The hits keep coming for Breckenridge pot shops.
In 2024 the legal cannabis industry lost over $1 million, according to the town’s year-end finance report.
In 2023 the hits were even worse, down more than $2 million.
For more than three years now the dispensaries on Airport Road have been losing money every month. You have to go all the way back to June 2021 for the last time pot shops were in the green.
Months of double-digit declines mean the industry is back to where it was in 2014 – the first year of recreational sales – except this time there is no reality show on CNN.
Breck ‘weedtail’ revenue (via town of Breckenridge)
2013… $2,393,937 (final year medicinal only)

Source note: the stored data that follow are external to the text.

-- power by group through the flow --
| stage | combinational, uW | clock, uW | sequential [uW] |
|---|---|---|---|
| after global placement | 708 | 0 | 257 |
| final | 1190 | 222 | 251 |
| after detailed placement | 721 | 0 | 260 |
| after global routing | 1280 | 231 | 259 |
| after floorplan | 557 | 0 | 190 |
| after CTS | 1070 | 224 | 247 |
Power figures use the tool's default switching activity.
===== config.mk =====
export PLATFORM = sky130hd
export DESIGN_NAME = ctm_update
export DESIGN_NICKNAME = d
export VERILOG_FILES = /design/src/rtl/ctm_pkg.sv /design/src/rtl/ctm_update.sv
export SDC_FILE = /design/constraint.sdc
export NUM_CORES = 1
export LEC_CHECK = 0
export ABC_AREA = 1
export BUFFER_PORTS_ARGS = -buffer_cell sky130_fd_sc_hd__buf_2
export CORE_AREA = 10 10 279 281
export DETAILED_ROUTE_END_ITERATION = 10
export DIE_AREA = 0 0 289 291
export GPL_TIMING_DRIVEN = 1
export PLACE_DENSITY = 0.45
export SLEW_MARGIN = 20
export SYNTH_ARGS = -nofsm -noshare
export SYNTH_HDL_FRONTEND = slang
export SYNTH_SLANG_ARGS = --single-unit

===== constraint.sdc =====
create_clock -name vclk -period 12.9
set_input_delay 3.225 -clock vclk [all_inputs]
set_output_delay 3.225 -clock vclk [all_outputs]
set_load 0.02 [all_outputs]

2014… $8,351,852 (first year medicinal and recreational)
2015… $7,791,474
2016… $9,192,345
2017… $9,714,804
2018… $9,976,918
2019… $10,254,704
2020… $11,582,448
2021… $12,148,814
2022… $10,322,606
2023… $8,037,258
2024… $7,032,490
So what’s happening?
The industry was hit by three seismic shifts in a decade.
First was consolidation. After riding a roller coaster in its first two years the local pot industry started growing steadily in 2016. Backcountry Cannabis Company, aka Breckenridge Cannabis Co. (the star of that CNN show), sold its license to Green Dragon Cannabis, one of the emerging big players. Most other locally owned shops did the same. These corporate pot shops helped tame the Wild West of pot’s early years.
Next came the pandemic, when state lawmakers said alcohol and cannabis were essentials, like groceries and gas. Breck marijuana sales erupted by nearly $2 million from 2019 to 2021. Every month sales were growing by double digits at least. This was the height of ski-town pot sales.
But the boom times didn’t last, and now the third shift – the novelty has worn off. Today nearly half of the U.S. has legal marijuana. So does Canada, Mexico and eight other nations globally. Dozens more have medical marijuana.
Now Colorado will experiment with another illegal substance gone legit, psilocybin. Starting first of this year applications opened for “medicinal healing centers,” where magic mushrooms are legal.
But this industry has been much slower to catch on. No one has applied for a license in Summit County and just over a dozen have applied statewide.